How the Light-Based Link is Built
The authors design a hospital‑room system where a wearable device on the patient sends health measurements upward to a ceiling receiver using a method called DCO‑OFDM. In simple terms, this breaks data into many small sub‑signals that are transmitted together using the LED’s brightness. The team tests two data “alphabets” (4‑QAM and 16‑QAM) that trade off speed versus resilience to noise. Because light bounces off walls and equipment, the signal arrives along many paths with different delays, which can blur the information. To correct this, the receiver uses four types of equalization strategies—block‑type, comb‑type, superimposed training, and a “blind” method—to undo the room’s distortions under three common patient positions: different locations and lighting conditions that mimic sitting, lying down, or moving within the room.

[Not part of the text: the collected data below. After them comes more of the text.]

[src/design/sjfrr_pkg.sv]
package sjfrr_pkg;

  // Fixed field widths of the channels.
  localparam int unsigned CMD_W       = 1;
  localparam int unsigned JOB_ID_W    = 8;
  localparam int unsigned JOB_BURST_W = 32;
  localparam int unsigned STATUS_W    = 2;
  localparam int unsigned COUNT_W     = 5;
  localparam int unsigned CFG_IDX_W   = 1;
  localparam int unsigned CFG_DATA_W  = 16;
  localparam int unsigned SLICE_W     = 16;

  // Defaults of the top-level parameters.
  localparam int unsigned DEF_QUEUE_DEPTH = 16;
  localparam int unsigned DEF_ID_BITS     = 8;
  localparam int unsigned DEF_BURST_BITS  = 32;

  typedef enum logic [CMD_W-1:0] {
    CMD_ARRIVE = 1'b0,
    CMD_TICK   = 1'b1
  } cmd_t;

  typedef enum logic [STATUS_W-1:0] {
    ST_ACCEPTED = 2'd0,
    ST_REJECTED = 2'd1,
    ST_RAN      = 2'd2,
    ST_IDLE     = 2'd3
  } status_t;

  typedef enum logic [CFG_IDX_W-1:0] {
    REG_POLICY_MODE = 1'b0,
    REG_TIME_SLICE  = 1'b1
  } cfg_reg_t;

  typedef enum logic {
    POLICY_SJF = 1'b0,
    POLICY_RR  = 1'b1
  } policy_t;

  typedef enum logic [1:0] {
    KIND_NONE = 2'd0,
    KIND_JOB  = 2'd1,
    KIND_IDLE = 2'd2
  } entry_kind_t;

  // Per-cell control from the sequencer.
  typedef struct packed {
    logic load;      // take the pushed job
    logic shift;     // take the job of the next cell
    logic occupied;  // cell holds a waiting job
  } cell_ctl_t;

endpackage

[src/design/sjfrr_if.sv]
interface sjfrr_cmd_if;
  logic                             valid;
  logic                             ready;
  logic [sjfrr_pkg::CMD_W-1:0]       command;
  logic [sjfrr_pkg::JOB_ID_W-1:0]    job_id;
  logic [sjfrr_pkg::JOB_BURST_W-1:0] job_burst;

  modport source (output valid, command, job_id, job_burst, input ready);
  modport sink (input valid, command, job_id, job_burst, output ready);
endinterface

interface sjfrr_result_if;
  logic                           valid;
  logic                           ready;
  logic [sjfrr_pkg::STATUS_W-1:0]  status;
  logic [sjfrr_pkg::JOB_ID_W-1:0]  running_id;
  logic                           job_finished;
  logic                           job_preempted;
  logic                           record_valid;
  logic                           record_is_idle;
  logic [sjfrr_pkg::COUNT_W-1:0]   ready_count;

  modport source (output valid, status, running_id, job_finished, job_preempted,
                  record_valid, record_is_idle, ready_count, input ready);
  modport sink (input valid, status, running_id, job_finished, job_preempted,
                record_valid, record_is_idle, ready_count, output ready);
endinterface

interface sjfrr_cfg_if;
  logic                            valid;
  logic                            ready;
  logic [sjfrr_pkg::CFG_IDX_W-1:0]  index;
  logic [sjfrr_pkg::CFG_DATA_W-1:0] data;

  modport source (output valid, index, data, input ready);
  modport sink (input valid, index, data, output ready);
endinterface

[src/design/sjfrr_cell.sv]
module sjfrr_cell #(
  parameter int unsigned ID_BITS    = sjfrr_pkg::DEF_ID_BITS,
  parameter int unsigned BURST_BITS = sjfrr_pkg::DEF_BURST_BITS,
  parameter int unsigned IDX_BITS   = 4,
  parameter int unsigned INDEX      = 0
) (
  input  logic                  clk,
  input  sjfrr_pkg::cell_ctl_t  ctl,
  input  logic [ID_BITS-1:0]    push_id,
  input  logic [BURST_BITS-1:0] push_burst,
  input  logic [ID_BITS-1:0]    nxt_id,
  input  logic [BURST_BITS-1:0] nxt_burst,
  output logic [ID_BITS-1:0]    id,
  output logic [BURST_BITS-1:0] burst,
  input  logic                  in_found,
  input  logic [IDX_BITS-1:0]   in_idx,
  input  logic [ID_BITS-1:0]    in_id,
  input  logic [BURST_BITS-1:0] in_burst,
  output logic                  out_found,
  output logic [IDX_BITS-1:0]   out_idx,
  output logic [ID_BITS-1:0]    out_id,
  output logic [BURST_BITS-1:0] out_burst
);

  logic take_own;

  // Strict less-than keeps the older job on a tie.
  assign take_own = ctl.occupied && (!in_found || (burst < in_burst));

  always_ff @(posedge clk) begin
    if (ctl.load) begin
      id    <= push_id;
      burst <= push_burst;
    end else if (ctl.shift) begin
      id    <= nxt_id;
      burst <= nxt_burst;
    end
  end

  // The running minimum moves one cell to the right on every clock.
  always_ff @(posedge clk) begin
    out_found <= in_found | ctl.occupied;
    if (take_own) begin
      out_idx   <= IDX_BITS'(INDEX);
      out_id    <= id;
      out_burst <= burst;
    end else begin
      out_idx   <= in_idx;
      out_id    <= in_id;
      out_burst <= in_burst;
    end
  end

endmodule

Taming Power Spikes Without Hurting Data
A central problem is the high peak‑to‑average power ratio, which the authors find can reach around 15 dB with standard processing—far from ideal for LED hardware. To smooth these peaks, they adopt a technique called Selected Mapping. Instead of sending the first version of the outgoing signal, the transmitter creates several mathematically equivalent versions that carry the same medical data but differ in how their energy is arranged over time. It then chooses the version with the gentlest peaks before driving the LED. The paper compares using both real and complex phase patterns to generate these candidate signals and shows that complex patterns squeeze out about 1 dB of additional improvement. Overall, this strategy trims the problematic power spikes by up to 4 dB while keeping the underlying error rate of the health data unchanged.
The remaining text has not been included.